The converting the dubbing audio data into a phoneme sequence according to the phoneme conversion rule comprises the following steps:

preprocessing the dubbing audio data according to the first conversion rule to obtain first preprocessed audio data;

carrying out semantic analysis processing on the first preprocessed audio data to obtain text data of the dubbing audio data;

and determining a phoneme sequence indicated by the text data through a phoneme mapping relation between the text words and the configuration phoneme sequence in the sound dictionary, and determining the phoneme sequence indicated by the text data as the phoneme sequence of the dubbing audio data.

8. The method of claim 7, wherein the performing semantic analysis on the first preprocessed audio data to obtain text data of the dubbed audio data comprises:

And carrying out text comparison processing on the M analysis texts to determine text data of the dubbing audio data.

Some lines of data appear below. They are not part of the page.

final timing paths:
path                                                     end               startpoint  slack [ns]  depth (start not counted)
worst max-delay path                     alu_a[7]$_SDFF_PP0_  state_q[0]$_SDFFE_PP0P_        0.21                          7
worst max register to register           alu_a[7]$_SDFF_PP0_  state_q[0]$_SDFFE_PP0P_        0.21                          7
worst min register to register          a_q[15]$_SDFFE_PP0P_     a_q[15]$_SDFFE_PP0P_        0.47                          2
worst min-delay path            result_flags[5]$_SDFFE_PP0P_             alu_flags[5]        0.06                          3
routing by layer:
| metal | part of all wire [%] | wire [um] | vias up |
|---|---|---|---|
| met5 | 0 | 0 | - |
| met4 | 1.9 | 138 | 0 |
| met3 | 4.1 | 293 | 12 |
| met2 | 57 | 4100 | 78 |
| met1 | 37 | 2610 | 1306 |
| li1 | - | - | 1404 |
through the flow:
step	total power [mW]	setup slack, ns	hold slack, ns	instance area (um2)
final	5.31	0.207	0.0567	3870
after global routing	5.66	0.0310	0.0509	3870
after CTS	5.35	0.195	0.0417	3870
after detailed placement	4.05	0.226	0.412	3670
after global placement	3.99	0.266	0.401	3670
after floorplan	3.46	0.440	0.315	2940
**src/rtl/iir_out_quant.sv**
```systemverilog
`default_nettype none
// ============================================================================
// Module   : iir_out_quant
// Function : Rounds and saturates the SOS cascade result, then buffers it in
//            a small FIFO with a valid/ready output handshake.
// Option   : IIR_OUT_CONVERGENT_ROUND_EN selects round-half-to-even.
// Revision : 1.0
// ============================================================================

module iir_out_quant #(
  parameter int WII   = 23,
  parameter int WFI   = 44,
  parameter int WIQ   = 5,
  parameter int WFQ   = 11,
  parameter int DEPTH = 4
) (
  input  logic                       CLK,
  input  logic                       RST,
  input  logic [WII+WFI-1:0]         din,
  input  logic                       in_valid,
  output logic [WIQ+WFQ-1:0]         out_data,
  output logic                       out_valid,
  input  logic                       out_ready,
  input  logic                       clr_flags,
  output logic                       ovf_sticky,
  output logic                       drop_sticky,
  output logic [$clog2(DEPTH):0]     level
);

  localparam int W_IN  = WII + WFI;
  localparam int W_EXT = W_IN + 1;
  localparam int D     = WFI - WFQ;
  localparam int W_RND = WII + 1 + WFQ;
  localparam int W_OUT = WIQ + WFQ;
  localparam int W_TOP = W_RND - W_OUT + 1;
  localparam int AW    = $clog2(DEPTH);
  localparam int LW    = AW + 1;

  localparam logic [W_EXT-1:0] C_HALF = {{(W_EXT-1){1'b0}}, 1'b1} << (D - 1);
  localparam logic [W_OUT-1:0] C_MAX  = {1'b0, {(W_OUT-1){1'b1}}};
  localparam logic [W_OUT-1:0] C_MIN  = {1'b1, {(W_OUT-1){1'b0}}};

  if (WFI <= WFQ || WII < WIQ) begin : g_bad_widths
    $error("iir_out_quant: requires WFI > WFQ and WII >= WIQ");
  end
  if (DEPTH < 2 || (DEPTH & (DEPTH - 1)) != 0) begin : g_bad_depth
    $error("iir_out_quant: DEPTH must be a power of 2 and >= 2");
  end

  // Pipeline, FIFO and flag state
  logic [W_RND-1:0] s1_data_q, s1_data_d;
  logic             s1_valid_q;
  logic [W_OUT-1:0] s2_data_q, s2_data_d;
  logic             s2_valid_q;
  logic [W_OUT-1:0] mem_q [DEPTH];
  logic [LW-1:0]    wr_ptr_q, wr_ptr_d;
  logic [LW-1:0]    rd_ptr_q, rd_ptr_d;
  logic [W_OUT-1:0] out_data_q, out_data_d;
  logic             ovf_q, ovf_d;
  logic             drop_q, drop_d;

  logic [W_EXT-1:0] din_ext;
  logic [W_TOP-1:0] top;
  logic             in_range;
  logic [LW-1:0]    level_w;
  logic [LW-1:0]    cnt_d;
  logic             full;
  logic             pop;
  logic             wr_en;
  logic             drop_evt;

  // Stage 1: sign-extend by one bit so adding the half-LSB can never wrap
  always_comb begin
    din_ext   = {din[W_IN-1], din};
    s1_data_d = W_RND'((din_ext + C_HALF) >> D);
`ifdef IIR_OUT_CONVERGENT_ROUND_EN
    if ((din[D-1:0] == C_HALF[D-1:0]) && !din[D]) begin
      s1_data_d = W_RND'(din_ext >> D);
    end
`endif
  end

  // Stage 2: value fits when all bits above the output sign agree with it
  always_comb begin
    top       = s1_data_q[W_RND-1:W_OUT-1];
    in_range  = (&top) | ~(|top);
    s2_data_d = s1_data_q[W_OUT-1:0];
    if (!in_range) begin
      s2_data_d = s1_data_q[W_RND-1] ? C_MIN : C_MAX;
    end
  end

  // FIFO control: a full FIFO still accepts a write when a pop frees a slot
  always_comb begin
    level_w  = wr_ptr_q - rd_ptr_q;
    full     = (level_w == LW'(DEPTH));
    pop      = out_valid & out_ready;
    wr_en    = s2_valid_q & (~full | pop);
    drop_evt = s2_valid_q & full & ~pop;
    wr_ptr_d = wr_ptr_q + LW'(wr_en);
    rd_ptr_d = rd_ptr_q + LW'(pop);
    cnt_d    = wr_ptr_d - rd_ptr_d;

    out_data_d = out_data_q;
    if (wr_en && (wr_ptr_q == rd_ptr_d)) begin
      out_data_d = s2_data_q;
    end else if (cnt_d != '0) begin
      out_data_d = mem_q[rd_ptr_d[AW-1:0]];
    end

    ovf_d  = (ovf_q & ~clr_flags) | (s1_valid_q & ~in_range);
    drop_d = (drop_q & ~clr_flags) | drop_evt;
  end

  always_ff @(posedge CLK or posedge RST) begin
    if (RST) begin
      s1_data_q  <= '0;
      s1_valid_q <= 1'b0;
      s2_data_q  <= '0;
      s2_valid_q <= 1'b0;
      wr_ptr_q   <= '0;
      rd_ptr_q   <= '0;
      out_data_q <= '0;
      ovf_q      <= 1'b0;
      drop_q     <= 1'b0;
    end else begin
      s1_valid_q <= in_valid;
      s2_valid_q <= s1_valid_q;
      if (in_valid) begin
        s1_data_q <= s1_data_d;
      end
      if (s1_valid_q) begin
        s2_data_q <= s2_data_d;
      end
      wr_ptr_q   <= wr_ptr_d;
      rd_ptr_q   <= rd_ptr_d;
      out_data_q <= out_data_d;
      ovf_q      <= ovf_d;
      drop_q     <= drop_d;
    end
  end

  // Storage needs no reset: the pointers define which entries are live
  always_ff @(posedge CLK) begin
    if (wr_en) begin
      mem_q[wr_ptr_q[AW-1:0]] <= s2_data_q;
    end
  end

  assign out_data    = out_data_q;
  assign out_valid   = (level_w != '0);
  assign level       = level_w;
  assign ovf_sticky  = ovf_q;
  assign drop_sticky = drop_q;

endmodule

`default_nettype wire

```
`src/rtl/pipe_ctrl_pkg.sv`:
```
// Shared types and constants for the pipeline sequencer: register index, FSM state,
// the stage enable/flush bundle and the no-hazard/branch/load-use output helper.
package pipe_ctrl_pkg;

  typedef logic [4:0] r_t;

  typedef enum logic [1:0] {
    StInit,
    StRun,
    StMemWait
  } pipe_state_t;

  localparam int unsigned DefaultTimeoutCycles = 256;

  typedef struct packed {
    logic pc_en;
    logic if_id_en;
    logic id_ex_en;
    logic ex_mem_en;
    logic mem_wb_en;
    logic if_id_flush;
    logic id_ex_flush;
    logic ex_mem_flush;
    logic mem_wb_flush;
  } stage_ctrl_t;

  localparam stage_ctrl_t CtrlInit   = 9'b00000_1111;
  localparam stage_ctrl_t CtrlFreeze = 9'b00000_0000;
  localparam stage_ctrl_t CtrlRun    = 9'b11111_0000;

  // Normal advance; a taken branch squashes ID, so it outranks the load-use stall.
  function automatic stage_ctrl_t run_ctrl(input logic branch, input logic hazard);
    stage_ctrl_t c;
    c = CtrlRun;
    if (branch) begin
      c.if_id_flush = 1'b1;
      c.id_ex_flush = 1'b1;
    end else if (hazard) begin
      c.pc_en       = 1'b0;
      c.if_id_en    = 1'b0;
      c.id_ex_flush = 1'b1;
    end
    return c;
  endfunction

endpackage

```
`src/rtl/pipe_ctrl_hazard_detect.sv`:
```
// Load-use hazard compare between the instruction in ID and a load in EX.
module pipe_ctrl_hazard_detect
  import pipe_ctrl_pkg::*;
(
  input  r_t   id_rs1_i,
  input  r_t   id_rs2_i,
  input  logic id_use_rs1_i,
  input  logic id_use_rs2_i,
  input  r_t   ex_rd_i,
  input  logic ex_is_load_i,
  output logic hazard_o
);

  logic rs1_hit;
  logic rs2_hit;

  assign rs1_hit  = id_use_rs1_i && (id_rs1_i == ex_rd_i);
  assign rs2_hit  = id_use_rs2_i && (id_rs2_i == ex_rd_i);
  // x0 is hardwired zero, so a load targeting it never creates a dependency.
  assign hazard_o = ex_is_load_i && (ex_rd_i != '0) && (rs1_hit || rs2_hit);

endmodule

```
`src/rtl/pipe_ctrl.sv`:
```
// Pipeline sequencer: stage enables/flushes, stall counter and optional memory-wait
// watchdog (enabled by defining PIPE_CTRL_TIMEOUT_EN).
module pipe_ctrl
  import pipe_ctrl_pkg::*;
#(
  parameter int unsigned TIMEOUT_CYCLES = DefaultTimeoutCycles
) (
  input  logic        clk_i,
  input  logic        rst_ni,
  input  logic [4:0]  id_rs1_i,
  input  logic [4:0]  id_rs2_i,
  input  logic        id_use_rs1_i,
  input  logic        id_use_rs2_i,
  input  logic [4:0]  ex_rd_i,
  input  logic        ex_is_load_i,
  input  logic        ex_branch_taken_i,
  input  logic        mem_req_i,
  input  logic        mem_ack_i,
  output logic        pc_en_o,
  output logic        if_id_en_o,
  output logic        id_ex_en_o,
  output logic        ex_mem_en_o,
  output logic        mem_wb_en_o,
  output logic        if_id_flush_o,
  output logic        id_ex_flush_o,
  output logic        ex_mem_flush_o,
  output logic        mem_wb_flush_o,
  output logic [31:0] stall_cnt_o,
  output logic        mem_timeout_o
);

  pipe_state_t state_q, state_d;
  logic [31:0] stall_cnt_q, stall_cnt_d;
  stage_ctrl_t ctrl;
  logic        hazard;
  logic        timeout_hit;

  pipe_ctrl_hazard_detect u_hazard_detect (
    .id_rs1_i     (id_rs1_i),
    .id_rs2_i     (id_rs2_i),
    .id_use_rs1_i (id_use_rs1_i),
    .id_use_rs2_i (id_use_rs2_i),
    .ex_rd_i      (ex_rd_i),
    .ex_is_load_i (ex_is_load_i),
    .hazard_o     (hazard)
  );

`ifdef PIPE_CTRL_TIMEOUT_EN
  logic [31:0] wd_cnt_q, wd_cnt_d;
  logic        mem_timeout_q;

  // Held at zero outside MEM_WAIT, so it always starts from zero on entry.
  assign wd_cnt_d    = (state_q == StMemWait) ? wd_cnt_q + 32'd1 : '0;
  assign timeout_hit = (state_q == StMemWait) && !mem_ack_i &&
                       (wd_cnt_q == TIMEOUT_CYCLES - 1);

  always_ff @(posedge clk_i or negedge rst_ni) begin
    if (!rst_ni) begin
      wd_cnt_q      <= '0;
      mem_timeout_q <= 1'b0;
    end else begin
      wd_cnt_q      <= wd_cnt_d;
      mem_timeout_q <= mem_timeout_q | timeout_hit;
    end
  end

  assign mem_timeout_o = mem_timeout_q;
`else
  logic unused_timeout_cycles;

  assign unused_timeout_cycles = ^TIMEOUT_CYCLES;
  assign timeout_hit           = 1'b0;
  assign mem_timeout_o         = 1'b0;
`endif

  always_comb begin
    state_d = state_q;
    ctrl    = CtrlFreeze;
    unique case (state_q)
      StInit: begin
        ctrl    = CtrlInit;
        state_d = StRun;
      end
      StRun: begin
        if (mem_req_i && !mem_ack_i) begin
          state_d = StMemWait;
        end else begin
          ctrl = run_ctrl(ex_branch_taken_i, hazard);
        end
      end
      StMemWait: begin
        if (mem_ack_i) begin
          ctrl    = run_ctrl(ex_branch_taken_i, hazard);
          state_d = StRun;
        end else if (timeout_hit) begin
          // Abandon the access: bubble the memory-side stages and resume.
          ctrl.ex_mem_flush = 1'b1;
          ctrl.mem_wb_flush = 1'b1;
          state_d           = StRun;
        end
      end
      default: state_d = StInit;
    endcase
  end

  assign stall_cnt_d = (!ctrl.pc_en && (stall_cnt_q != '1)) ? stall_cnt_q + 32'd1 : stall_cnt_q;

  always_ff @(posedge clk_i or negedge rst_ni) begin
    if (!rst_ni) begin
      state_q     <= StInit;
      stall_cnt_q <= '0;
    end else begin
      state_q     <= state_d;
      stall_cnt_q <= stall_cnt_d;
    end
  end

  assign pc_en_o        = ctrl.pc_en;
  assign if_id_en_o     = ctrl.if_id_en;
  assign id_ex_en_o     = ctrl.id_ex_en;
  assign ex_mem_en_o    = ctrl.ex_mem_en;
  assign mem_wb_en_o    = ctrl.mem_wb_en;
  assign if_id_flush_o  = ctrl.if_id_flush;
  assign id_ex_flush_o  = ctrl.id_ex_flush;
  assign ex_mem_flush_o = ctrl.ex_mem_flush;
  assign mem_wb_flush_o = ctrl.mem_wb_flush;
  assign stall_cnt_o    = stall_cnt_q;

endmodule

```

9. The method of claim 8, wherein the text comparison of the M parsed text to determine text data of the dubbed audio data comprises:

performing text comparison processing on the M analysis texts;

if the M analysis texts are different from each other, acquiring a high-precision semantic analysis model from the M semantic analysis models, and determining the analysis text corresponding to the high-precision semantic analysis model as text data of the dubbing audio data;

and if the same analysis text exists in the M analysis texts, determining the same analysis text in the M analysis texts as the text data of the dubbing audio data.

10. The method of claim 5, wherein the language class to which the dubbing audio data belongs is a second language class, and the phoneme conversion rule is a second conversion rule;

preprocessing the dubbing audio data according to the second conversion rule to obtain second preprocessed audio data;

And carrying out phoneme recognition processing on the second preprocessed audio data to obtain a phoneme sequence of the dubbing audio data conversion.

11. The method according to claim 1, wherein the adjusting the pronunciation of the pronunciation part of the target object in the media data according to the standard action results in a matching of the pronunciation part of the target object in the media data, including:

acquiring an action model for representing the pronunciation action of the pronunciation part of the target object in the media data;

acquiring a key area containing a pronunciation part of the target object in the action model;

dotting the pronunciation parts in the key area according to the standard action to obtain dotting key points;

and determining the adjustment action of the pronunciation parts in the key area as the matching action of the target object in the media data.

12. The method of claim 11, wherein the dotting the pronunciation parts in the key area according to the standard action to obtain dotting key points, comprising:

Acquiring standard action feature points for composing the standard action and a pronunciation part area indicated by the standard action;

acquiring a first position of the standard action feature point in the pronunciation part area and a second position of the pronunciation part in the key area;

and dotting is carried out on a third position in the key area, so that the dotting key point is obtained.

13. A data processing apparatus, comprising:

14. A computer device, comprising: a processor, a memory, and a network interface;

the processor is connected to the memory and the network interface, wherein the network interface is configured to provide a network communication function, the memory is configured to store a computer program, and the processor is configured to invoke the computer program to cause the computer device to perform the method of any of claims 1-12.

15. A computer readable storage medium, characterized in that the computer readable storage medium has stored therein a computer program adapted to be loaded by a processor and to perform the method of any of claims 1-12.

16. A computer program product, characterized in that the computer program product comprises a computer program stored in a computer readable storage medium, the computer program being adapted to be read and executed by a processor to cause a computer device having the processor to perform the method of any of claims 1-12.